(Dataset entries)
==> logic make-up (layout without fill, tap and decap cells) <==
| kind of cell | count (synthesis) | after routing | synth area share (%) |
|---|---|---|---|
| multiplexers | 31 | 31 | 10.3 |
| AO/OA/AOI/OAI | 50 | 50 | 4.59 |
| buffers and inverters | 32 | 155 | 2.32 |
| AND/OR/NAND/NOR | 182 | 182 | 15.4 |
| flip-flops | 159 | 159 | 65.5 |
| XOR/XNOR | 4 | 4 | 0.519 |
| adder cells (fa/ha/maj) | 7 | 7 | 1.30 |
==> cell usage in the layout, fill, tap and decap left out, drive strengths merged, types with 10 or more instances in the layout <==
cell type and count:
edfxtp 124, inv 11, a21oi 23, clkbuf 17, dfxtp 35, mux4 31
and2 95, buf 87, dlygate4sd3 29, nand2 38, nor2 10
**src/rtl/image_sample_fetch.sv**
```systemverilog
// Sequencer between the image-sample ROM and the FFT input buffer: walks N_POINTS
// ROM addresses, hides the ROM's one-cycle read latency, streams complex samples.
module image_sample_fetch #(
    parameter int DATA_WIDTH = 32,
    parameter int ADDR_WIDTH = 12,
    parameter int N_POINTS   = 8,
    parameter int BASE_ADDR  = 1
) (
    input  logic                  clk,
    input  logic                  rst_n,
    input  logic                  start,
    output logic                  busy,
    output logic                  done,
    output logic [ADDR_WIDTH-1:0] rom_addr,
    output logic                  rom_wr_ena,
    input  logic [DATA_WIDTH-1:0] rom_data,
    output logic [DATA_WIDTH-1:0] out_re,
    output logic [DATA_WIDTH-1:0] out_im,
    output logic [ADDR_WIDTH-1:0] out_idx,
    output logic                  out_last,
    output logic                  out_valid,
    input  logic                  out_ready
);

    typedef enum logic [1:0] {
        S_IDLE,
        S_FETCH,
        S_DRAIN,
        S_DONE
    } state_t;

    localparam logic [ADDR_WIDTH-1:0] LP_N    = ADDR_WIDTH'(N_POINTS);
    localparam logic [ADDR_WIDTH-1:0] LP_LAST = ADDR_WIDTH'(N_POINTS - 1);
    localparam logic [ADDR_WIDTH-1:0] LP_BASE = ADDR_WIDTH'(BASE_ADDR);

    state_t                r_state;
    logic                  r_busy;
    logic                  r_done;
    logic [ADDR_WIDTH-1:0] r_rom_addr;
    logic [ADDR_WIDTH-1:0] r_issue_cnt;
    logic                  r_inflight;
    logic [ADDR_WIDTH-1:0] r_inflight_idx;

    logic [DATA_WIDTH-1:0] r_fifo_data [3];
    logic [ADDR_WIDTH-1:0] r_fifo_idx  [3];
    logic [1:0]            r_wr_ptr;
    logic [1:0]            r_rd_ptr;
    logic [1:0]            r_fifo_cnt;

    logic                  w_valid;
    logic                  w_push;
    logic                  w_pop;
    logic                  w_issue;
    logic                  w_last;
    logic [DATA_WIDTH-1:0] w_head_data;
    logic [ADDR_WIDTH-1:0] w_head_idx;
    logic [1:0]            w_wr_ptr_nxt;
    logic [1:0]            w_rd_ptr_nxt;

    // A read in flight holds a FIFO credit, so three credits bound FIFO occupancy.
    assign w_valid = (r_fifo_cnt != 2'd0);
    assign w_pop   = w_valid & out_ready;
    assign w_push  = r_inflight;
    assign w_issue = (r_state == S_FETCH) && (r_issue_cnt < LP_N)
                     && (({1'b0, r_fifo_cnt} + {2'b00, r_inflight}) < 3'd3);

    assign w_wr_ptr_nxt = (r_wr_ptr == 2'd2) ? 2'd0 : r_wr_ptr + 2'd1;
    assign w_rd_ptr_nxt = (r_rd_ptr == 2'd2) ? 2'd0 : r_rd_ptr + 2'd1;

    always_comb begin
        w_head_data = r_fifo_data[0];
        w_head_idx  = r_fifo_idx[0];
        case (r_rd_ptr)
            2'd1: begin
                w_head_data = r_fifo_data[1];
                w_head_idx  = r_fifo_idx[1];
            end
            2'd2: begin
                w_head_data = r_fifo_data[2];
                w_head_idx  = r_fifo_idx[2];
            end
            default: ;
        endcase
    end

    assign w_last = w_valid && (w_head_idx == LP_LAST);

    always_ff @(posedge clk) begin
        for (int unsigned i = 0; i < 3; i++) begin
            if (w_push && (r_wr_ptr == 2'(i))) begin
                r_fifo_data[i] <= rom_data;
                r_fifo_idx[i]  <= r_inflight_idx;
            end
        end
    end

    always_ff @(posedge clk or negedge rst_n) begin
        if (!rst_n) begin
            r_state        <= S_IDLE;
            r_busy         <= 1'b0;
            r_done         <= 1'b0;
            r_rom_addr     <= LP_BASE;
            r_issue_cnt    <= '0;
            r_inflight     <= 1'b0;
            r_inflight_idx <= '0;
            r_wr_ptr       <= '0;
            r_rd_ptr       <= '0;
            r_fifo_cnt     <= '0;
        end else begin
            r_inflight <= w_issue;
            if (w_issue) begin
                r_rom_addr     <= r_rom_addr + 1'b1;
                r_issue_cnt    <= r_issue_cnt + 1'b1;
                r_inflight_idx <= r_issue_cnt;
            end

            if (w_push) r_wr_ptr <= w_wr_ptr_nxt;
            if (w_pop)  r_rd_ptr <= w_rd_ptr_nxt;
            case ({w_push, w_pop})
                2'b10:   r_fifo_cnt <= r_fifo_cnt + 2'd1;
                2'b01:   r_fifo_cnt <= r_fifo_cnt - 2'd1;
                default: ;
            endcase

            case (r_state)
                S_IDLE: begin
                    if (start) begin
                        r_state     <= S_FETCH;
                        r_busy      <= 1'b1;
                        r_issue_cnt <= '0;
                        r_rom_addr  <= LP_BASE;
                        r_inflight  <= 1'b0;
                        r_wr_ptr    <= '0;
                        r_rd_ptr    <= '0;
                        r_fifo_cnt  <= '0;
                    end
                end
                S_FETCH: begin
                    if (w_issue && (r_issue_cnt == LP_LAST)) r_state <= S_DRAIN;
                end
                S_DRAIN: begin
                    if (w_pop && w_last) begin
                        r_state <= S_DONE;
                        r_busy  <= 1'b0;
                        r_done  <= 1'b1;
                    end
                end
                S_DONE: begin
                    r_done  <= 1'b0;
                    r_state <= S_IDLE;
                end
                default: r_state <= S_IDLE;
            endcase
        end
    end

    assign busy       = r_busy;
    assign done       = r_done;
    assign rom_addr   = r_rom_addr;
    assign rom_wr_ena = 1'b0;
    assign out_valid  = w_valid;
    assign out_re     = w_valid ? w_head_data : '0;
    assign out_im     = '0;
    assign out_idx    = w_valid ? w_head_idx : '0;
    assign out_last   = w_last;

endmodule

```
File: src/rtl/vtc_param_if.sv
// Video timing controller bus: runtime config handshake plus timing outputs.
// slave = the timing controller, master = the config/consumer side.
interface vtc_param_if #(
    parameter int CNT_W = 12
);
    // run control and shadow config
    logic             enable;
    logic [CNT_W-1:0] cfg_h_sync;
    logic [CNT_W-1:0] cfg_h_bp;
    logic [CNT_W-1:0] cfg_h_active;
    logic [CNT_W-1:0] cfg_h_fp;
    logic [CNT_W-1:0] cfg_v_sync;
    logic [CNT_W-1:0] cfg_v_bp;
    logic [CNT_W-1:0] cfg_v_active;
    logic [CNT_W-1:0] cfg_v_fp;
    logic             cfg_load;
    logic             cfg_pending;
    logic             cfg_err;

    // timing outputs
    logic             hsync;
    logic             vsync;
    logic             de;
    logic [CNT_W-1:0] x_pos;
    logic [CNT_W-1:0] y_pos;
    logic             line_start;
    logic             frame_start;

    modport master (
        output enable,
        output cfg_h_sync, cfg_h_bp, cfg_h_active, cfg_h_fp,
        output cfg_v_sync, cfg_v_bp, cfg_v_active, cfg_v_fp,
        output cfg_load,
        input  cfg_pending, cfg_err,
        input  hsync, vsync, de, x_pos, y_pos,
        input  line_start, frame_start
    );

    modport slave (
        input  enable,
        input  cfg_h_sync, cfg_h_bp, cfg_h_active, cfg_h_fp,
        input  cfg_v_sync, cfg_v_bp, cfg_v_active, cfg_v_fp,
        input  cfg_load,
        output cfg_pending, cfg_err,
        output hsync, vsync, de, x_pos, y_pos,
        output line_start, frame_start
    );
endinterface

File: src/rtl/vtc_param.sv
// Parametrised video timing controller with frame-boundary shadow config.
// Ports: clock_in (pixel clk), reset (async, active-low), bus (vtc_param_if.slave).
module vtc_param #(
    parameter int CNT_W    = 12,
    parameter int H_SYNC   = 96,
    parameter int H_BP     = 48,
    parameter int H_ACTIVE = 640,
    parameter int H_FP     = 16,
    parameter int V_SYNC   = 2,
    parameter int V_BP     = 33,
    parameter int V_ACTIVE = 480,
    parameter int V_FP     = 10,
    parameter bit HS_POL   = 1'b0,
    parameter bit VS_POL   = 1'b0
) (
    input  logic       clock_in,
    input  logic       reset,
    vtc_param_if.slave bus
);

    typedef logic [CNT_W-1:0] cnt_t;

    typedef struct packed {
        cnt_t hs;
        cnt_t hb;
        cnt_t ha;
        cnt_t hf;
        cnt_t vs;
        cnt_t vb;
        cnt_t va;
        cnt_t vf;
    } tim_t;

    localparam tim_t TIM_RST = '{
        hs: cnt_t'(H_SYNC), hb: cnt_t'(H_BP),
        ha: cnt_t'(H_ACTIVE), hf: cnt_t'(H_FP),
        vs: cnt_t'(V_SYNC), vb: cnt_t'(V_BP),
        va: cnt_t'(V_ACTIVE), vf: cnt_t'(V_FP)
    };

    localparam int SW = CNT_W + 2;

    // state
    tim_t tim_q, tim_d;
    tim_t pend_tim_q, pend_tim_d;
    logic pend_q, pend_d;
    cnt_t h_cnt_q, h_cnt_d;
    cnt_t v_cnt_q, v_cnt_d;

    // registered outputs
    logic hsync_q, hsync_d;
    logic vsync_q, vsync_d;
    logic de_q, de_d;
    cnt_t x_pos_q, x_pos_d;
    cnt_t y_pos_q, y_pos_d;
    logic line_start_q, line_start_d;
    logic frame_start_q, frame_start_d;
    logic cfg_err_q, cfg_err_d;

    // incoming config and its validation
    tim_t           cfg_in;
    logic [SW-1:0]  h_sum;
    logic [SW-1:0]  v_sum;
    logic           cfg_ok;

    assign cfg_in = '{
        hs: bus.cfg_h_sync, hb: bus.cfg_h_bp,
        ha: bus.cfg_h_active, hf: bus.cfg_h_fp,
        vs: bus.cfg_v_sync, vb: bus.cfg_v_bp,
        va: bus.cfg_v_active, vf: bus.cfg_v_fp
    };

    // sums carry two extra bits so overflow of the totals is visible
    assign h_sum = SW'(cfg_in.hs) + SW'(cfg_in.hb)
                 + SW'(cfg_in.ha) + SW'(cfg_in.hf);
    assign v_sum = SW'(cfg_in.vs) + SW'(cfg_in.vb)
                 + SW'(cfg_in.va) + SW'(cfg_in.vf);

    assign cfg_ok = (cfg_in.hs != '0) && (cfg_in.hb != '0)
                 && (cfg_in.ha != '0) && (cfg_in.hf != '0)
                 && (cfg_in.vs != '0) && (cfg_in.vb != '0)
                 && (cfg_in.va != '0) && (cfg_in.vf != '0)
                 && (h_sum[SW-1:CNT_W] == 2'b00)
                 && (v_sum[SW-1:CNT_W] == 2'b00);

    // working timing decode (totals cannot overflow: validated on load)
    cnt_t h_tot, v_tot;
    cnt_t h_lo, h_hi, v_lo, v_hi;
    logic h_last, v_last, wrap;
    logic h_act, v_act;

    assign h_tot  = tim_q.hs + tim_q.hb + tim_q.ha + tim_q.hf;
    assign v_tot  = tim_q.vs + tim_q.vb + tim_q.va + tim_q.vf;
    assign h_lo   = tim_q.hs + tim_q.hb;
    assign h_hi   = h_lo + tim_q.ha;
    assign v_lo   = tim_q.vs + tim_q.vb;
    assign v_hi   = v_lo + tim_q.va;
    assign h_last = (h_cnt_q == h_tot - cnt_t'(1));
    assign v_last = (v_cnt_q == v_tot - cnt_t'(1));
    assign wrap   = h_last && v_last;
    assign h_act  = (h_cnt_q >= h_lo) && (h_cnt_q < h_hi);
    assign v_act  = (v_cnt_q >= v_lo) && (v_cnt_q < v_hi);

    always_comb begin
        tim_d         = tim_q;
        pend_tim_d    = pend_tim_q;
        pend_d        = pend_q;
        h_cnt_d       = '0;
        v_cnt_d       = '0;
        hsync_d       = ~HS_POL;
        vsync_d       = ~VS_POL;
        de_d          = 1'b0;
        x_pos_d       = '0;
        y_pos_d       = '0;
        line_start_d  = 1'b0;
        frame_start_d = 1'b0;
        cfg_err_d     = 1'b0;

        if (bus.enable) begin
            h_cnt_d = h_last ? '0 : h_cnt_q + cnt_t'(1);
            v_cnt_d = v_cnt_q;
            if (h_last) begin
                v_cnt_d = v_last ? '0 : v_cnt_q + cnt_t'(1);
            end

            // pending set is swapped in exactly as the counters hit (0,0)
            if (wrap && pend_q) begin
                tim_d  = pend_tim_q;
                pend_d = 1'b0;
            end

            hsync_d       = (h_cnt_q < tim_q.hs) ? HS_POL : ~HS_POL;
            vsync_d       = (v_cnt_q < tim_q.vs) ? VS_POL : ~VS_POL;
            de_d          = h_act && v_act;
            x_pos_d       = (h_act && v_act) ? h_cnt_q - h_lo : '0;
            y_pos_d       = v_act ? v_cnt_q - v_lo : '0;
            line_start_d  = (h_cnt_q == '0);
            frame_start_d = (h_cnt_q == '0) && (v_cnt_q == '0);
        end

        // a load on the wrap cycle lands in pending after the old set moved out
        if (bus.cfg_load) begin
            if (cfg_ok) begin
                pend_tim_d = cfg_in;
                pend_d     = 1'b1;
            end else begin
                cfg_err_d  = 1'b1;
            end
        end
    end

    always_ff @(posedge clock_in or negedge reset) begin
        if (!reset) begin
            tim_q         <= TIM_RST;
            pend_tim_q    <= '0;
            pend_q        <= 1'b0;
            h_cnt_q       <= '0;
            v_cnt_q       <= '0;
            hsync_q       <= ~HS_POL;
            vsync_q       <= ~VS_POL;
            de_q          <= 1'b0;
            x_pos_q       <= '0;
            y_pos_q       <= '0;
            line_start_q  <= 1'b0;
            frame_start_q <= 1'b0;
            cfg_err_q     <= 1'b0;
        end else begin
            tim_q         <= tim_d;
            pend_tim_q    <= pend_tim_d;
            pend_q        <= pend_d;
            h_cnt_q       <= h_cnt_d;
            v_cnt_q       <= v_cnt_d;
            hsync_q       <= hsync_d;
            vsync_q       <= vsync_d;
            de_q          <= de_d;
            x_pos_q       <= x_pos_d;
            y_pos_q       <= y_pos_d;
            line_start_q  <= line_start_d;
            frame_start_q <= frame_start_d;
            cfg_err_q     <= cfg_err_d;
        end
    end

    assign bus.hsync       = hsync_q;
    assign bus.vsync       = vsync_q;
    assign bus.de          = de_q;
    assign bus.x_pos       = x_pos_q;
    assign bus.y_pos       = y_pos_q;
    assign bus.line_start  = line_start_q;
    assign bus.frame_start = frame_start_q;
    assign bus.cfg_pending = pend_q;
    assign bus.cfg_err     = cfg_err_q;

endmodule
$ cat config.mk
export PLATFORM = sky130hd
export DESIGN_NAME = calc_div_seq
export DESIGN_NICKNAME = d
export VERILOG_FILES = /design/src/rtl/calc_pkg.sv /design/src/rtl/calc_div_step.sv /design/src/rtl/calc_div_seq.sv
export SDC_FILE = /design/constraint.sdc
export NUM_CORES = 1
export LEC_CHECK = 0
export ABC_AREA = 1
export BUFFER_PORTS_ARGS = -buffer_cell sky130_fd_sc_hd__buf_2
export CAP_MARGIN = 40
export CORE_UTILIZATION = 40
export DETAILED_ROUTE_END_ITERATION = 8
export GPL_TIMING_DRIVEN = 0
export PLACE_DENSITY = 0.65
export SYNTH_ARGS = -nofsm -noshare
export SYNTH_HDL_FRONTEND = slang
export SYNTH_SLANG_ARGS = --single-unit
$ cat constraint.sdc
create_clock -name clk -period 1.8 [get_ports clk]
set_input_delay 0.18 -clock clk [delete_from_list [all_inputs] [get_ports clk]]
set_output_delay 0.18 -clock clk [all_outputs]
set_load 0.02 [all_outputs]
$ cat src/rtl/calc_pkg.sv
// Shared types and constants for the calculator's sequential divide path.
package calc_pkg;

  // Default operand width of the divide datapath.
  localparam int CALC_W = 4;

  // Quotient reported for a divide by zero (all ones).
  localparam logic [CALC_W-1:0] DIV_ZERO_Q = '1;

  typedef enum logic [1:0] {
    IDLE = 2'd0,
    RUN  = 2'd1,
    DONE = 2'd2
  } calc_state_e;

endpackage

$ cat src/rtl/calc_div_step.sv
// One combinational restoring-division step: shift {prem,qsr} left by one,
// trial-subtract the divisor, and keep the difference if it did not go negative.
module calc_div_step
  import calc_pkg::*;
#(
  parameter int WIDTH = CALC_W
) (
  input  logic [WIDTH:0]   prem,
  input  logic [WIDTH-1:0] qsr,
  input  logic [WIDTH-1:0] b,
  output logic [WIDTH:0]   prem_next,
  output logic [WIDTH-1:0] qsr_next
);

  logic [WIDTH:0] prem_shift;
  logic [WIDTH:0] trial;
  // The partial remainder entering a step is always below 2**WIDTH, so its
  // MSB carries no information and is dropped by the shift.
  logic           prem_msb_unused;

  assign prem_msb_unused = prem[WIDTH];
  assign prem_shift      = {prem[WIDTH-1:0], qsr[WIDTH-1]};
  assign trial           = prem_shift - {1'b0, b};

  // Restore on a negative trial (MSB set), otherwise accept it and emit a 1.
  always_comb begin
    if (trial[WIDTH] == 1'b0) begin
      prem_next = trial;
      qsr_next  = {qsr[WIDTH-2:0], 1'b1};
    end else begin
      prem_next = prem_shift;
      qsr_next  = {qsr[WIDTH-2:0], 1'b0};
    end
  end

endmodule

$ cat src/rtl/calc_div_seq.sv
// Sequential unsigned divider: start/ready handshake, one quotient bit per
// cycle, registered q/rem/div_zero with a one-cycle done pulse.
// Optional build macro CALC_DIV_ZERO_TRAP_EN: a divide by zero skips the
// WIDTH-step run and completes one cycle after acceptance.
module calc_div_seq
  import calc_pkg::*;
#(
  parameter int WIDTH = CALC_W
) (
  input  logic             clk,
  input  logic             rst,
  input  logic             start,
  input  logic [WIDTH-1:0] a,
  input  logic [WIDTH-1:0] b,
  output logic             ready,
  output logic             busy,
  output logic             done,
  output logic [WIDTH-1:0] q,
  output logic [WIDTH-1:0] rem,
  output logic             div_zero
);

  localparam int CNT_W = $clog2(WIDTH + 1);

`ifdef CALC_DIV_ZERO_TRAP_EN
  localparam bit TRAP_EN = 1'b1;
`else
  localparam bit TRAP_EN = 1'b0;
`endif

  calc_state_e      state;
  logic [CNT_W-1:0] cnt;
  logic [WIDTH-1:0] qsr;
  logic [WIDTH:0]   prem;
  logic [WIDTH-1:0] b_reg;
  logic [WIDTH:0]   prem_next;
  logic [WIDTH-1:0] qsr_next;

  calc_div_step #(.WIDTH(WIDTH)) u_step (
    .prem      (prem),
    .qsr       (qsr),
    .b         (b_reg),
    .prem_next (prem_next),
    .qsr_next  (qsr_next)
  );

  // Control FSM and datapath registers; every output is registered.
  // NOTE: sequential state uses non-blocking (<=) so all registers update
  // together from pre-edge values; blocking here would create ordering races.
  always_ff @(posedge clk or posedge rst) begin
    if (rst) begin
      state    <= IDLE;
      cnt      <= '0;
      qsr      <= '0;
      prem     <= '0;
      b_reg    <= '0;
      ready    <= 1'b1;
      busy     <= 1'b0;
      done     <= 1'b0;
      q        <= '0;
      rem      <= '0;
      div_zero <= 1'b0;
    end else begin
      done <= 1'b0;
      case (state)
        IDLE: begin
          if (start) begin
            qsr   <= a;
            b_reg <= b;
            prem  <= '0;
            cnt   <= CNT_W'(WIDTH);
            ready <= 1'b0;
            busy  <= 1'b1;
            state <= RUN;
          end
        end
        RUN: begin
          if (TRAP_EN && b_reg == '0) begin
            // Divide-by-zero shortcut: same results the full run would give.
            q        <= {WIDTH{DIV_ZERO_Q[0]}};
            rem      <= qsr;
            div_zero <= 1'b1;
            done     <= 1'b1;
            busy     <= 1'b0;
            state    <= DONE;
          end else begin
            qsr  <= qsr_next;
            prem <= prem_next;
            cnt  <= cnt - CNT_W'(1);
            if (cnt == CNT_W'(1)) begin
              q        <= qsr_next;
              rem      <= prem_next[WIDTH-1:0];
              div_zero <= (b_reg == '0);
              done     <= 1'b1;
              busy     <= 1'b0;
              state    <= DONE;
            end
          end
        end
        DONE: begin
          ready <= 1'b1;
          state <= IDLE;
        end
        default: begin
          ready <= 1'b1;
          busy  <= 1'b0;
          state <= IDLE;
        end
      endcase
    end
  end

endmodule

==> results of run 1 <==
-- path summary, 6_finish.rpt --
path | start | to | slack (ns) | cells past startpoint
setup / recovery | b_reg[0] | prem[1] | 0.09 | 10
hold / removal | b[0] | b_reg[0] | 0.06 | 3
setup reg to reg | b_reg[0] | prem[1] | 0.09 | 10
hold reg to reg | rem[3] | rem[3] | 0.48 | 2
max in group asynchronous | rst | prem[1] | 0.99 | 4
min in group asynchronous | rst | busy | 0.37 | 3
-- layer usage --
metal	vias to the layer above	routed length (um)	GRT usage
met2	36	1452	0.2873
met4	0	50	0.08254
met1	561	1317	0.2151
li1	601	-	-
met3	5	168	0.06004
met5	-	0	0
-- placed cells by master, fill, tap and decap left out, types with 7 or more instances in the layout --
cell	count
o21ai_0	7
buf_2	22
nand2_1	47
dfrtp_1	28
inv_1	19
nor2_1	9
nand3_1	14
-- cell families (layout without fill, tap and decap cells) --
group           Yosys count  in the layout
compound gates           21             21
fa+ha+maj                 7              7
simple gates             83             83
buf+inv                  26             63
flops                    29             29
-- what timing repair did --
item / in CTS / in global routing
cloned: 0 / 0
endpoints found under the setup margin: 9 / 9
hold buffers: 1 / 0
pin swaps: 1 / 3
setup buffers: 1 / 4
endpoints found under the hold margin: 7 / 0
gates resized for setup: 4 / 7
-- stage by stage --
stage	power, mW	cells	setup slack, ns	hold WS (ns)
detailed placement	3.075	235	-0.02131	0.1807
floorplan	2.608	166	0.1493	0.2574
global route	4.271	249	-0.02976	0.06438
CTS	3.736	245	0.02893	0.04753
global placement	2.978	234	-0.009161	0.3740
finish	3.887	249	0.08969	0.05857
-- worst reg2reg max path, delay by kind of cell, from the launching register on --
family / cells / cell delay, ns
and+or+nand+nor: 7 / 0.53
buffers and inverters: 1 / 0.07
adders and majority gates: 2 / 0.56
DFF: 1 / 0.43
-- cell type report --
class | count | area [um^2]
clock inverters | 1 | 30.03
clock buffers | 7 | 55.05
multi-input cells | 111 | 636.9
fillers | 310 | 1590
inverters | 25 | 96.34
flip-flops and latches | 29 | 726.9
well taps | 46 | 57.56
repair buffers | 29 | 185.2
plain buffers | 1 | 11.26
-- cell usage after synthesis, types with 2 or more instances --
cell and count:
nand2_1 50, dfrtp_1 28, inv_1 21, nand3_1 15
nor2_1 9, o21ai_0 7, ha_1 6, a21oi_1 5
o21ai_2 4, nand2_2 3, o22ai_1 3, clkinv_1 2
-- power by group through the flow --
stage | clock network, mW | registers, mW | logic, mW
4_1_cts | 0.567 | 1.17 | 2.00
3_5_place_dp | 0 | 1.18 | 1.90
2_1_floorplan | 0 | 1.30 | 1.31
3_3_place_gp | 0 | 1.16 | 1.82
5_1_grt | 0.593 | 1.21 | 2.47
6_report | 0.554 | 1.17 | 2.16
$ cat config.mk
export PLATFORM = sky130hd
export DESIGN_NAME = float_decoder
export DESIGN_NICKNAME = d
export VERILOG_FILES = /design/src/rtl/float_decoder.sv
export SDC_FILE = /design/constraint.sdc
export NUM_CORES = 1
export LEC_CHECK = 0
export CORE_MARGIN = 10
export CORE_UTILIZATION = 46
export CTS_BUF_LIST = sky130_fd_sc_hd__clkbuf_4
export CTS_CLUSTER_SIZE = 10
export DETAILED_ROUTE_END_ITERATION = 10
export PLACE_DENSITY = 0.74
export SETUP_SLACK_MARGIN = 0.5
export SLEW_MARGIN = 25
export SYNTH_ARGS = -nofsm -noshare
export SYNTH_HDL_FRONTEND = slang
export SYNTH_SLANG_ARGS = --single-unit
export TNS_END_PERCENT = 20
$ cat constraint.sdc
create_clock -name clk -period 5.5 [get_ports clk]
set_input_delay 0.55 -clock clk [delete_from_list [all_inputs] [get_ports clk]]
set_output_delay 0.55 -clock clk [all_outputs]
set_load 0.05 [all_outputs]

Your assignment:
Report every line above that has the string "repair" in it.

Solution for this exercise:
-- what timing repair did --
repair buffers | 29 | 185.2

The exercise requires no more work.